小花是可以不懂气氛的,它强势挤进了拉斐尔与岑玖中间,趴成一条豹纹的警戒线,两只前爪捂着鼻头,充当冒险者最后的守护员。
它还发出了一声不好意思的“喵……”,无辜地对气味源泉的人类眨了眨眼。
无恶意,它只是觉得这客人身上味道克它。
小花光明正大的厌恶,让拉斐尔无言以对。
都怪那个异端者,喜好厌恶甚至影响到了阿玖的豹子——
作者有话说:要加班加到死了(
第99章 你醒了
冒险者处于侧身躺睡的状态, 呼吸平稳面容透露着熟睡的安宁。
拉斐尔隔着一条毛绒豹纹警戒线,静静地凝望入睡的岑玖,手隔空轻轻一抚, 低语祷词。
“喵嗷?”小花注意到这位客人的动静, 疑惑地抬头,顿时被他身上亮起的辉光吸引过去, 适应昏暗环境的圆圆瞳孔被闪成了细针状。
它没有从中感知到危险的气息, 反而迎着光亮惬意地眯起眼,感受其中蕴含的温暖能量,去蹭了蹭作为其最大受益者的岑玖。
做完宿醉预防后,牧师收起手,静坐在床沿上,垂下双目, 低声提醒厨房出来的端着托盘的人影:“照顾好她, 明早我会再来拜访。”

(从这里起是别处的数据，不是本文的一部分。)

==> flow/design.v <==
`timescale 1ns/1ps
package nn_pkg;
 localparam int K_SIZE = 3;
 localparam int PROD_W = 17;
 localparam int ACC_CONV_W = PROD_W + $clog2(K_SIZE*K_SIZE);
 localparam int RES_W = ACC_CONV_W + 1;
 localparam int W_W = 8;
 localparam int ACC_FC_W = 40;
 localparam int SHIFT_NORM = 6;
endpackage
`timescale 1ns/1ps
module window_gen_3x3_flat #(
 parameter int IMG_W = 8,
 parameter int IMG_H = 8
)(
 input logic clk,
 input logic rst,
 input logic in_valid,
 input logic signed [8:0] in_pixel,
 output logic win_valid,
 output logic [80:0] win_flat,  
 output logic [$clog2(IMG_W)-1:0] out_x,
 output logic [$clog2(IMG_H)-1:0] out_y
);
 logic signed [8:0] line1 [0:IMG_W-1];
 logic signed [8:0] line2 [0:IMG_W-1];
 logic signed [8:0] s0[0:2], s1[0:2], s2[0:2];
 int unsigned x, y;
 integer k;
 task automatic put9(input int idx, input logic signed [8:0] val);
 begin
 win_flat[idx*9 +: 9] <= val;
 end
 endtask
 always_ff @(posedge clk) begin
 if (rst) begin
 x <= 0; y <= 0;
 win_valid <= 0;
 out_x <= '0; out_y <= '0;
 win_flat <= '0;
 for (k = 0; k < IMG_W; k = k + 1) begin
 line1[k] <= '0;
 line2[k] <= '0;
 end
 for (k = 0; k < 3; k = k + 1) begin
 s0[k] <= '0; s1[k] <= '0; s2[k] <= '0;
 end
 end else begin
 win_valid <= 0;
 if (in_valid) begin
 s0[0] <= s0[1]; s0[1] <= s0[2]; s0[2] <= line2[x];
 s1[0] <= s1[1]; s1[1] <= s1[2]; s1[2] <= line1[x];
 s2[0] <= s2[1]; s2[1] <= s2[2]; s2[2] <= in_pixel;
 line2[x] <= line1[x];
 line1[x] <= in_pixel;
 if (y >= 2 && x >= 2) begin
 put9(0, s0[1]); put9(1, s0[2]); put9(2, line2[x]);
 put9(3, s1[1]); put9(4, s1[2]); put9(5, line1[x]);
 put9(6, s2[1]); put9(7, s2[2]); put9(8, in_pixel);
 win_valid <= 1;
 out_x <= x - 2;
 out_y <= y - 2;
 end
 if (x == IMG_W-1) begin
 x <= 0;
 if (y != IMG_H-1) y <= y + 1;
 else y <= 0;
 end else begin
 x <= x + 1;
 end
 end
 end
 end
endmodule
`timescale 1ns/1ps
import nn_pkg::*;
module nn_block_flat #(
 parameter int SHIFT_NORM = nn_pkg::SHIFT_NORM
)(
 input logic clk,
 input logic rst,
 input logic [80:0] win_flat,
 input logic signed [7:0] k00, k01, k02,
 input logic signed [7:0] k10, k11, k12,
 input logic signed [7:0] k20, k21, k22,
 input logic signed [7:0] bias,
 input logic signed [7:0] scale,
 input logic signed [7:0] offset,
 input logic signed [W_W-1:0] w0,
 input logic signed [W_W-1:0] w1,
 input logic signed [W_W-1:0] w2,
 output logic signed [RES_W-1:0] conv_result,
 output logic signed [RES_W-1:0] norm_result,
 output logic signed [ACC_FC_W-1:0] acc0,
 output logic signed [ACC_FC_W-1:0] acc1,
 output logic signed [ACC_FC_W-1:0] acc2
);
 function automatic logic signed [8:0] pix(input int idx);
 begin
 pix = $signed(win_flat[idx*9 +: 9]);
 end
 endfunction
 integer signed sum_temp;
 integer signed sum_next;
 always_comb begin
 sum_temp =
 pix(0)*k00 + pix(1)*k01 + pix(2)*k02 +
 pix(3)*k10 + pix(4)*k11 + pix(5)*k12 +
 pix(6)*k20 + pix(7)*k21 + pix(8)*k22;
 sum_next = (sum_temp <<< 1) + $signed(bias);
 end
 logic signed [RES_W-1:0] conv_reg;
 always_ff @(posedge clk) begin
 if (rst) conv_reg <= '0;
 else conv_reg <= sum_next[RES_W-1:0];
 end
 always_ff @(posedge clk) begin
 if (rst) conv_result <= '0;
 else conv_result <= conv_reg;
 end
 localparam int PROD_W = RES_W + 8;
 logic signed [PROD_W-1:0] prod;
 integer signed prod_shifted;
 integer signed sum_off;
 integer signed norm_next;
 always_comb begin
 prod = $signed(conv_reg) * $signed(scale);
 if (SHIFT_NORM > 0) prod_shifted = $signed(prod) >>> SHIFT_NORM;
 else if (SHIFT_NORM < 0) prod_shifted = $signed(prod) <<< (-SHIFT_NORM);
 else prod_shifted = $signed(prod);
 sum_off = prod_shifted + $signed(offset);
 norm_next = (sum_off < 0) ? 0 : sum_off;
 end
 always_ff @(posedge clk) begin
 if (rst) norm_result <= '0;
 else norm_result <= norm_next[RES_W-1:0];
 end
 always_comb begin
 acc0 = $signed(norm_result) * $signed(w0);
 acc1 = $signed(norm_result) * $signed(w1);
 acc2 = $signed(norm_result) * $signed(w2);
 end
endmodule
`timescale 1ns/1ps
import nn_pkg::*;
module nn_image_top #(
 parameter int IMG_W = 8,
 parameter int IMG_H = 8
)(
 input logic clk,
 input logic rst,
 input logic in_valid,
 input logic signed [8:0] in_pixel,
 input logic signed [7:0] k00, k01, k02,
 input logic signed [7:0] k10, k11, k12,
 input logic signed [7:0] k20, k21, k22,
 input logic signed [7:0] bias,
 input logic signed [7:0] scale,
 input logic signed [7:0] offset,
 input logic signed [W_W-1:0] w0,
 input logic signed [W_W-1:0] w1,
 input logic signed [W_W-1:0] w2,
 output logic out_valid,
 output logic signed [RES_W-1:0] conv_result,
 output logic signed [RES_W-1:0] norm_result,
 output logic signed [ACC_FC_W-1:0] acc0,
 output logic signed [ACC_FC_W-1:0] acc1,
 output logic signed [ACC_FC_W-1:0] acc2,
 output logic [$clog2(IMG_W)-1:0] out_x,
 output logic [$clog2(IMG_H)-1:0] out_y
);
 logic win_valid;
 logic [80:0] win_flat;  
 logic [$clog2(IMG_W)-1:0] win_x;
 logic [$clog2(IMG_H)-1:0] win_y;
 window_gen_3x3_flat #(
 .IMG_W(IMG_W),
 .IMG_H(IMG_H)
 ) u_win (
 .clk (clk),
 .rst (rst),
 .in_valid (in_valid),
 .in_pixel (in_pixel),
 .win_valid(win_valid),
 .win_flat (win_flat),
 .out_x (win_x),
 .out_y (win_y)
 );
 nn_block_flat #(
 .SHIFT_NORM(SHIFT_NORM)
 ) u_core (
 .clk (clk),
 .rst (rst),
 .win_flat (win_flat),
 .k00(k00), .k01(k01), .k02(k02),
 .k10(k10), .k11(k11), .k12(k12),
 .k20(k20), .k21(k21), .k22(k22),
 .bias (bias),
 .scale (scale),
 .offset (offset),
 .w0(w0),
 .w1(w1),
 .w2(w2),
 .conv_result(conv_result),
 .norm_result(norm_result),
 .acc0(acc0),
 .acc1(acc1),
 .acc2(acc2)
 );
 logic [1:0] vpipe;
 logic [$clog2(IMG_W)-1:0] x_pipe0, x_pipe1;
 logic [$clog2(IMG_H)-1:0] y_pipe0, y_pipe1;
 always_ff @(posedge clk) begin
 if (rst) begin
 vpipe <= 2'b00;
 x_pipe0 <= '0; x_pipe1 <= '0;
 y_pipe0 <= '0; y_pipe1 <= '0;
 end else begin
 vpipe <= {vpipe[0], win_valid};
 if (win_valid) begin
 x_pipe0 <= win_x;
 y_pipe0 <= win_y;
 end
 x_pipe1 <= x_pipe0;
 y_pipe1 <= y_pipe0;
 end
 end
 assign out_valid = vpipe[1];
 assign out_x = x_pipe1;
 assign out_y = y_pipe1;
endmodule
make LEC_CHECK=0 CAP_MARGIN=30 CORE_MARGIN=2 CORE_UTILIZATION=72 MAX_ROUTING_LAYER=met4 SLEW_MARGIN=20 finish   # period 8.99 ns
run.sh (not shown) runs the stock make flow with config.mk's settings and CLKGATE_MAP_FILE=.
The first run finished but failed the layout checks on setup timing.
Change:
--- a/flow/config.mk
+++ b/flow/config.mk
@@ -8 +8 @@
-export CAP_MARGIN = 30
+export CAP_MARGIN = 20
@@ -10,0 +11,2 @@
+export CTS_CLUSTER_SIZE = 41
+export HOLD_SLACK_MARGIN = -0.08
@@ -11,0 +14,2 @@
+export PLACE_DENSITY_LB_ADDON = 0.0
+export SETUP_SLACK_MARGIN = 2.3
@@ -12,0 +17 @@
+export TNS_END_PERCENT = 40
==> flow/constraint.sdc (replaced) <==
create_clock -name core_clock -period 8.65 [get_ports {clk}]
set_input_delay 1.7300 -clock core_clock [delete_from_list [all_inputs] [get_ports {clk}]]
set_output_delay 1.7300 -clock core_clock [all_outputs]
set_load 0.01 [all_outputs]
The changed run finished but failed the layout checks on setup timing.
Wire length came out higher by 4.8%.
Core utilization came out higher by 2.4 points.
Cell area came out higher by 2.8%.
Setup slack got worse by 0.23 ns.
Register-to-register slack got worse by 0.38 ns.
Global-route usage came out higher by 0.94 points.
Via count came out higher by 2.5%.
Synthesized area does not change.
Change:
==> flow/config.mk (replaced) <==
export PLATFORM = sky130hd
export DESIGN_NAME = nn_image_top
export DESIGN_NICKNAME = nn_image_top
export VERILOG_FILES = /design/flow/design.v
export SDC_FILE = /design/flow/constraint.sdc
export NUM_CORES = 4
export LEC_CHECK = 0
export CAP_MARGIN = 20
export CORE_MARGIN = 2
export CORE_UTILIZATION = 40
export CTS_CLUSTER_SIZE = 40
export GPL_TIMING_DRIVEN = 0
export HOLD_SLACK_MARGIN = -0.07
export SLEW_MARGIN = 20
==> flow/constraint.sdc (replaced) <==
create_clock -name core_clock -period 12.0 [get_ports {clk}]
set_input_delay 2.4000 -clock core_clock [delete_from_list [all_inputs] [get_ports {clk}]]
set_output_delay 2.4000 -clock core_clock [all_outputs]
set_load 0.01 [all_outputs]
After rerunning: Now the flow passed the timing, design-rule and antenna checks. Synthesized cell count is unchanged. Sequential share of layout area goes up by 1.3 points. Die size rises by well over a third. Global-route usage went down by 21 points. Non-clock buffer count drops by 771. Register-to-register slack gains 2.8 ns. Sequential cell count is unchanged. Setup slack gains 1.4 ns.
Change:
--- a/flow/config.mk
+++ b/flow/config.mk
@@ -9,3 +9,3 @@
-export CORE_MARGIN = 2
-export CORE_UTILIZATION = 40
-export CTS_CLUSTER_SIZE = 40
+export CORE_MARGIN = 7
+export CORE_UTILIZATION = 28
+export GPL_ROUTABILITY_DRIVEN = 1
@@ -13,2 +13,5 @@
-export HOLD_SLACK_MARGIN = -0.07
-export SLEW_MARGIN = 20
+export HOLD_SLACK_MARGIN = 0.22
+export MAX_ROUTING_LAYER = met4
+export MIN_ROUTING_LAYER = met1
+export SETUP_SLACK_MARGIN = 0.34
+export SLEW_MARGIN = 25
Result: Count of clock-buffer cells in the layout goes up by 3; worst hold slack degrades by 0.0062 ns; via count goes up by 1.3%; synthesized cell count is unchanged; die size goes up by 48%; area after synthesis is unchanged.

阿利库讨厌这人说话时视线都黏在监护人身上的状态,既不尊重玖又看低了自己。
——完全是一个目中无人的家伙。
心中不满归不满,他的情绪没有体现在肢体动作上,摆放器具的动作温柔亲和, 杯中水面只有非常轻微的晃动, 语气也是学了冒险者另一面, 礼貌中带着刺:“这里是我们的家,夜深了, 你该走了,为了你的家人。”
拉斐尔动作僵了片刻, 站起身,与他擦肩而过,全程没有给他一个眼神。
“……”阿利库的呼吸变得紧张粗重, 他讨厌拉斐尔能无视自己的余裕,而他却不得不抬头,盯梢戒备他的一举一动。
无视异端者的警戒,拉斐尔神色自若,仿佛这里才是他的家一般,而阿利库才是那个紧张的外来者。
门缝扩大,风压拉扯着屋中灯火,尚处于清醒状态的二人影子投在墙上,不停摇曳变形。
阿利库握紧拳头,也走到了屋门边,他要代替监护人,送走这个不怀好心的来客。
“不会太久。”
他听到半步踏出屋外的牧师目视远方道路,说出了令人一头雾水的话语。
听不懂具体内容,但并不影响阿利库感受其中冲自己来的恶意。这否定句,无疑是在说他。